Он лежал не шевелясь, глядя в серый, безликий потолок своей комнаты «Лира». Акустика здесь, как и говорила Элеонора, была идеальной. Настолько, что даже фантомный звук в его голове, казалось, обретал плоть и объем. Он был в ловушке. В черепной коробке, превращенной в персональную радиостанцию, где вечно крутили одну и ту же песню. Одну. И ту же.

В углу, прислоненная к стене, стояла гитара. Ее молчаливый силуэт был укором, памятником случайности, которую мир по ошибке назвал талантом. Дэн отвернулся. Смотреть на нее было физически больно, словно смотреть на фотографию покойника, в чьей смерти ты виноват.

Нужно было двигаться. Найти звук, любой другой звук, который мог бы перебить этот внутренний ад.

Он выбрался из-под одеяла. Холодные половицы скрипнули под его весом — честный, настоящий звук. Он оделся молча, натянул старые джинсы и фланелевую рубашку, ставшую его униформой. Выскользнул из комнаты, прикрыв за собой дверь так тихо, как только мог.

Главный холл-обсерватория тонул в утренней дымке. Свет, тусклый и молочный, процеживался сквозь стеклянный купол, выхватывая из полумрака массивные кресла, круглый стол и миллиарды пылинок, лениво танцующих в неподвижном воздухе. Тишина здесь была другой. Не пустой, а плотной, густой, как нетронутый мед. Она не лечила. Она выжидала.

Его взгляд просканировал комнату и зацепился за предмет в дальнем углу, почти сливающийся с тенью. Старый проигрыватель пластинок. Массивный, в корпусе из темного, потрескавшегося от времени дерева, с тяжелой пыльной крышкой. Артефакт из мира, где музыка была вещью, которую можно было потрогать, а не цифровым призраком.

Дэн подошел ближе. Провёл пальцем по крышке, оставляя чистую борозду в сером бархате пыли. Он не думал. Он просто делал. Поднял тяжелую крышку. Диск, покрытый резиновым ковриком, тонарм с застывшей иглой, переключатели скоростей.
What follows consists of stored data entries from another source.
This is an optimization exercise on Yosys and OpenROAD, whose aim is small area, not a production implementation. The RTL was checked by simulation tests, not by an equivalence proof against the original design. Power and IR drop assume default switching activity.

### flow/run.sh
#!/bin/bash
# synth_recipe.tcl (not shown) runs the flow's synth.tcl, then flattens the netlist and writes it again
# the make line also repeats each setting of config.mk as NAME=value (left out here)
make -C /OpenROAD-flow-scripts/flow DESIGN_CONFIG=/design/flow/config.mk WORK_HOME=/design/flow/orfs CLKGATE_MAP_FILE= SYNTH_SCRIPT=/design/flow/synth_recipe.tcl finish
### flow/config.mk
export PLATFORM = sky130hd
export DESIGN_NAME = uart_core
export DESIGN_NICKNAME = uart_core
export VERILOG_FILES = /design/flow/design.v
export SDC_FILE = /design/flow/constraint.sdc
export NUM_CORES = 4
export LEC_CHECK = 0
export CAP_MARGIN = 20
export CORE_MARGIN = 2
export CORE_UTILIZATION = 40
export SLEW_MARGIN = 20
### flow/constraint.sdc
create_clock -name core_clock -period 83.33 [get_ports {clk}]
set_input_delay 16.6660 -clock core_clock [delete_from_list [all_inputs] [get_ports {clk}]]
set_output_delay 16.6660 -clock core_clock [all_outputs]
set_load 0.01 [all_outputs]
### flow/design.v
module uart_tx #(
    parameter
    DATA_WIDTH = 8,
    BAUD_RATE = 9600,
    CLK_FREQ = 12_000_000,
    localparam LB_DATA_WIDTH    = $clog2(DATA_WIDTH),
               PULSE_WIDTH      = CLK_FREQ / BAUD_RATE,
               LB_PULSE_WIDTH   = $clog2(PULSE_WIDTH),
               HALF_PULSE_WIDTH = PULSE_WIDTH / 2
) (
    output logic                  sig,
    output logic                  ready,
    input  logic [DATA_WIDTH-1:0] data,
    input  logic                  valid,
    input  logic                  clk,
    input  logic                  rstn
);
  typedef enum logic [1:0] {
    STT_DATA,
    STT_STOP,
    STT_WAIT
  } statetype;
  statetype                     state;
  logic     [   DATA_WIDTH-1:0] data_r;
  logic                         sig_r;
  logic                         ready_r;
  logic     [LB_DATA_WIDTH-1:0] data_cnt;
  logic     [ LB_PULSE_WIDTH:0] clk_cnt;
  always_ff @(posedge clk) begin
    if (!rstn) begin
      state    <= STT_WAIT;
      sig_r    <= 1;
      data_r   <= 0;
      ready_r  <= 1;
      data_cnt <= 0;
      clk_cnt  <= 0;
    end else begin
      case (state)
        STT_DATA: begin
          if (0 < clk_cnt) begin
            clk_cnt <= clk_cnt - 1;
          end else begin
            sig_r   <= data_r[data_cnt];
            clk_cnt <= PULSE_WIDTH;
            if (data_cnt == DATA_WIDTH - 1) begin
              state <= STT_STOP;
            end else begin
              data_cnt <= data_cnt + 1;
            end
          end
        end
        STT_STOP: begin
          if (0 < clk_cnt) begin
            clk_cnt <= clk_cnt - 1;
          end else begin
            state   <= STT_WAIT;
            sig_r   <= 1;
            clk_cnt <= PULSE_WIDTH + HALF_PULSE_WIDTH;
          end
        end
        STT_WAIT: begin
          if (0 < clk_cnt) begin
            clk_cnt <= clk_cnt - 1;
          end else if (!ready_r) begin
            ready_r <= 1;
          end else if (valid) begin
            state    <= STT_DATA;
            sig_r    <= 0;
            data_r   <= data;
            ready_r  <= 0;
            data_cnt <= 0;
            clk_cnt  <= PULSE_WIDTH;
          end
        end
        default: begin
          state <= STT_WAIT;
        end
      endcase
    end
  end
  assign sig   = sig_r;
  assign ready = ready_r;
endmodule
module uart_rx #(
    parameter
    DATA_WIDTH = 8,
    BAUD_RATE = 9600,
    CLK_FREQ = 12_000_000,
    localparam LB_DATA_WIDTH    = $clog2(DATA_WIDTH),
               PULSE_WIDTH      = CLK_FREQ / BAUD_RATE,
               LB_PULSE_WIDTH   = $clog2(PULSE_WIDTH),
               HALF_PULSE_WIDTH = PULSE_WIDTH / 2
) (
    input  logic                  sig,
    input  logic                  ready,
    output logic [DATA_WIDTH-1:0] data,
    output logic                  valid,
    input  logic                  clk,
    input  logic                  rstn
);
  function majority5(input [4:0] val);
    case (val)
      5'b00000: majority5 = 0;
      5'b00001: majority5 = 0;
      5'b00010: majority5 = 0;
      5'b00100: majority5 = 0;
      5'b01000: majority5 = 0;
      5'b10000: majority5 = 0;
      5'b00011: majority5 = 0;
      5'b00101: majority5 = 0;
      5'b01001: majority5 = 0;
      5'b10001: majority5 = 0;
      5'b00110: majority5 = 0;
      5'b01010: majority5 = 0;
      5'b10010: majority5 = 0;
      5'b01100: majority5 = 0;
      5'b10100: majority5 = 0;
      5'b11000: majority5 = 0;
      default:  majority5 = 1;
    endcase
  endfunction
  logic [1:0] sampling_cnt;
  logic [4:0] sig_q;
  logic       sig_r;
  always_ff @(posedge clk) begin
    if (!rstn) begin
      sampling_cnt <= 0;
      sig_q        <= 5'b11111;
      sig_r        <= 1;
    end else begin
      if (sampling_cnt == 0) begin
        sig_q <= {sig, sig_q[4:1]};
      end
      sig_r        <= majority5(sig_q);
      sampling_cnt <= sampling_cnt + 1;
    end
  end
  typedef enum logic [1:0] {
    STT_DATA,
    STT_STOP,
    STT_WAIT
  } statetype;
  statetype                    state;
  logic     [  DATA_WIDTH-1:0] data_tmp_r;
  logic     [ LB_DATA_WIDTH:0] data_cnt;
  logic     [LB_PULSE_WIDTH:0] clk_cnt;
  logic                        rx_done;
  always_ff @(posedge clk) begin
    if (!rstn) begin
      state      <= STT_WAIT;
      data_tmp_r <= 0;
      data_cnt   <= 0;
      clk_cnt    <= 0;
    end else begin
      case (state)
        STT_DATA: begin
          if (0 < clk_cnt) begin
            clk_cnt <= clk_cnt - 1;
          end else begin
            data_tmp_r <= {sig_r, data_tmp_r[DATA_WIDTH-1:1]};
            clk_cnt    <= PULSE_WIDTH;
            if (data_cnt == DATA_WIDTH - 1) begin
              state <= STT_STOP;
            end else begin
              data_cnt <= data_cnt + 1;
            end
          end
        end
        STT_STOP: begin
          if (0 < clk_cnt) begin
            clk_cnt <= clk_cnt - 1;
          end else if (sig_r) begin
            state <= STT_WAIT;
          end
        end
        STT_WAIT: begin
          if (sig_r == 0) begin
            clk_cnt  <= PULSE_WIDTH + HALF_PULSE_WIDTH;
            data_cnt <= 0;
            state    <= STT_DATA;
          end
        end
        default: begin
          state <= STT_WAIT;
        end
      endcase
    end
  end
  assign rx_done = (state == STT_STOP) && (clk_cnt == 0);
  logic [DATA_WIDTH-1:0] data_r;
  logic                  valid_r;
  always_ff @(posedge clk) begin
    if (!rstn) begin
      data_r  <= 0;
      valid_r <= 0;
    end else if (rx_done && !valid_r) begin
      valid_r <= 1;
      data_r  <= data_tmp_r;
    end else if (valid_r && ready) begin
      valid_r <= 0;
    end
  end
  assign data  = data_r;
  assign valid = valid_r;
endmodule
module uart_core #(
    parameter DATA_WIDTH = 8,
    parameter BAUD_RATE  = 9600,
    parameter CLK_FREQ   = 12_000_000
) (
    input  logic                  clk,
    input  logic                  rstn,
    input  logic [DATA_WIDTH-1:0] tx_data,
    input  logic                  tx_valid,
    output logic                  tx_ready,
    output logic                  tx,
    input  logic                  rx,
    output logic [DATA_WIDTH-1:0] rx_data,
    output logic                  rx_valid,
    input  logic                  rx_ready
);
  uart_tx #(DATA_WIDTH, BAUD_RATE, CLK_FREQ) uart_tx_instance (
      .clk  (clk),
      .rstn (rstn),
      .sig  (tx),
      .ready(tx_ready),
      .data (tx_data),
      .valid(tx_valid)
  );
  uart_rx #(DATA_WIDTH, BAUD_RATE, CLK_FREQ) uart_rx_instance (
      .clk  (clk),
      .rstn (rstn),
      .sig  (rx),
      .ready(rx_ready),
      .data (rx_data),
      .valid(rx_valid)
  );
endmodule
==> impl_metrics.tcl, run 1 <==
set metrics [dict create \
    synth-compound-area-share_pct 21.2 \
    syn_nets 436 \
    synthMuxAreaShare_pct 6.88 \
    wl_microns 7400 \
    synth_warnings 2 \
    timing.setup.tns_ns 0 \
    holdBufCountCts 0 \
    met1_usage_pct 22.6 \
    core-area_sq_um 8260 \
    synth_top_family_by_area "compound AO/OA/AOI/OAI gates" \
    clockBufferDepth 2 \
    final_nets 453 \
    antenna_found_initial 0 \
    fill_cells 824 \
    synthTopCellsByArea "dfxtp_1, nand2_1, a21oi_1" \
    syn_inst 409 \
    grt_max_degree 39 \
    use_met3_pct 3.03 \
    pin_count 24 \
    synth_top_cell_by_area "dfxtp_1" \
    synth-main-ff-cell "dfxtp_1" \
    irDropWorstVdd_uv 11.7 \
    synth_adder_area_share_pct 5.38 \
    cp.arrival_ns 18.39 \
    ctsResizeCount 0 \
    crit_type "in2reg" \
    cp_slowest_cell "a21oi_1" \
    cp-start-kind "input pin" \
    power_per_cell_area_nw_per_um2 30.9 \
    hold_viol_final 0 \
    clock-sinks 70 \
    drtIter0Drc 156 \
    ant_nets 0 \
    register_area_sq_um 1400 \
    async_reset_ff_share_pct 0 \
    drv_slew 0 \
    crit_chain "clkdlybuf4s50_1, nand2_1, and2_1, a21oi_1, o21ai_0, a221oi_1" \
    design_area_sq_um 3930 \
    grtUsageMet2_pct 26.0 \
    gr-max-usage-layer "met2" \
    end_kind "flop" \
    status "finished clean" \
    rsz0062_at_grt "no" \
    grt_pass1_wl_microns 13200 \
    max_stage_delay_ns 0.50 \
    fp.dieH_microns 96.7 \
    min_delay_path_depth 1 \
    grt_overflow 0 \
    drv_cap 0 \
    p_leak_nw 1.48 \
    cts_max_level 3 \
    yosys.area_share.simple_pct 20.4 \
    reg2reg_depth 5 \
    synthToLayoutAreaGrowth_pct 14.3 \
    min_path_type "reg2reg" \
    post_cts_buffers 0 \
    vias 2933 \
    max_freq_mhz 55.1 \
    crit_fanout 9 \
    synth-xor-area-share_pct 1.53 \
    worstPathRequired_ns 83.58 \
    grt_pass1_vias 2845 \
    initial_core_util_pct 41.7 \
    die_w_microns 96.7 \
    rows 33 \
    worstMarginPinSlew_ns 0.986 \
    dpl_cell_area_sq_um 3740 \
    synth_edf_count 0 \
    fin_skew_ns 0.00664 \
    dieArea_sq_um 9360 \
    dp.final_hpwl_microns 5180 \
    drc 0 \
    multi_input_area_sq_um 1900 \
    min_period_ns 18.14 \
    gp_congestion 0.870 \
    max_slew_margin_pct 33.7 \
    ys_seq_area_share_pct 40.7 \
    wl_per_cell_microns 13.8 \
    layout-drive-gt1-share_pct 7.21 \
    yosys.area.top_type_share_pct 40.7 \
    io_buffers 23 \
    firstDrtPassIters 4 \
    cts_root_buf "clkbuf_8" \
    avgViaCountPerCell 5.48 \
    diodes 0 \
    yosys-top-cells-count "dfxtp_1, nand2_1, a21oi_1" \
    clk_latency_ns 0.35 \
    synth.cell_area_sq_um 3440 \
    yosysUniqueCellTypes 57 \
    grtUsageTotal_pct 16.8 \
    clk_pin_slew_ns 0.07 \
    ys_seq_elements 70 \
    period_share_pct 21.8 \
    synth.most_common_cell "dfxtp_1" \
    cts_tree "done" \
    syn_avg_cell_area_sq_um 8.41 \
    setup_viol 0 \
    cts_buffers 9 \
]
-- worst max-delay path: cells and delay by family --
| family | cells | cell delay, ns |
|---|---|---|
| AO/OA/AOI/OAI | 3 | 0.93 |
| AND/OR/NAND/NOR | 2 | 0.31 |
| buffers and inverters | 1 | 0.48 |
Source: an optimization exercise on an open RTL-to-GDS flow (aim: small area and a short achievable clock period). Production flows keep margins and buffers that such runs may drop. In this exercise RTL edits were held to simulation tests only and were not proved equivalent to the original. Power is estimated from default activity; no workload was simulated.

<file path="design/flow/config.mk">
export PLATFORM = sky130hd
export DESIGN_NAME = RGB_to_Gray
export DESIGN_NICKNAME = RGB_to_Gray
export VERILOG_FILES = /design/flow/design.v
export SDC_FILE = /design/flow/constraint.sdc
export NUM_CORES = 8
export LEC_CHECK = 0
export CAP_MARGIN = 20
export CORE_MARGIN = 2
export CORE_UTILIZATION = 40
export SLEW_MARGIN = 20
export SYNTH_HIERARCHICAL = 1
export SYNTH_MINIMUM_KEEP_SIZE = 0
</file>
<file path="design/flow/constraint.sdc">
create_clock -name core_clock -period 16.0 [get_ports {CLK}]
set_input_delay 3.2000 -clock core_clock [delete_from_list [all_inputs] [get_ports {CLK}]]
set_output_delay 3.2000 -clock core_clock [all_outputs]
set_load 0.01 [all_outputs]
</file>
Мир понятных механизмов. Его спасение.

Он щелкнул тумблером. Ничего. Ни щелчка, ни гудения. Мертв. И это было хорошо. Это была проблема, которую можно было решить.

В каморке под лестницей он нашел то, что искал — старый ящик с инструментами. Ржавчина на защелках, запах железа и машинного масла. Он принес его к проигрывателю, опустился на пол и начал работу.

Отвёртка в его руке двигалась уверенно и точно. Винт за винтом. Он снял заднюю панель. В нос ударил концентрированный запах застывшего времени: сухая пыль, едва уловимый след сгоревшей когда-то электроники и тонкая, острая нота ржавчины. Запах абсолютной, механической тишины. Для Дэна это был аромат рая.

Внутри была вселенная. Паутина проводов, почерневшие от времени конденсаторы, система шестерёнок и пассиков. Его новая музыка. Он погрузился в нее с головой, забыв обо всем. Каждый звук был событием. Сухой щелчок кусачек, перекусывающих старый провод. Тихий звон упавшего на пол винтика. Скрип пассика, который он натягивал на шкив. Эти звуки были настоящими. Они были противоядием. И навязчивая мелодия в голове начала отступать, затихать, словно ее вытесняли эти простые, честные шумы.

Он не заметил, как в холл вошла Лина. Она остановилась на полпути к кухне, скрестив руки на груди. На ее лице была привычная маска из презрения и скуки.

— Нашёл себе новую игрушку? — бросила она. Голос был едким, как кислота.

Дэн не обернулся. Даже не вздрогнул. Его мир сузился до одной точки — маленькой приводной шестерни, соскочившей со своего места. Он аккуратно подцепил ее кончиком отвёртки, направляя в паз.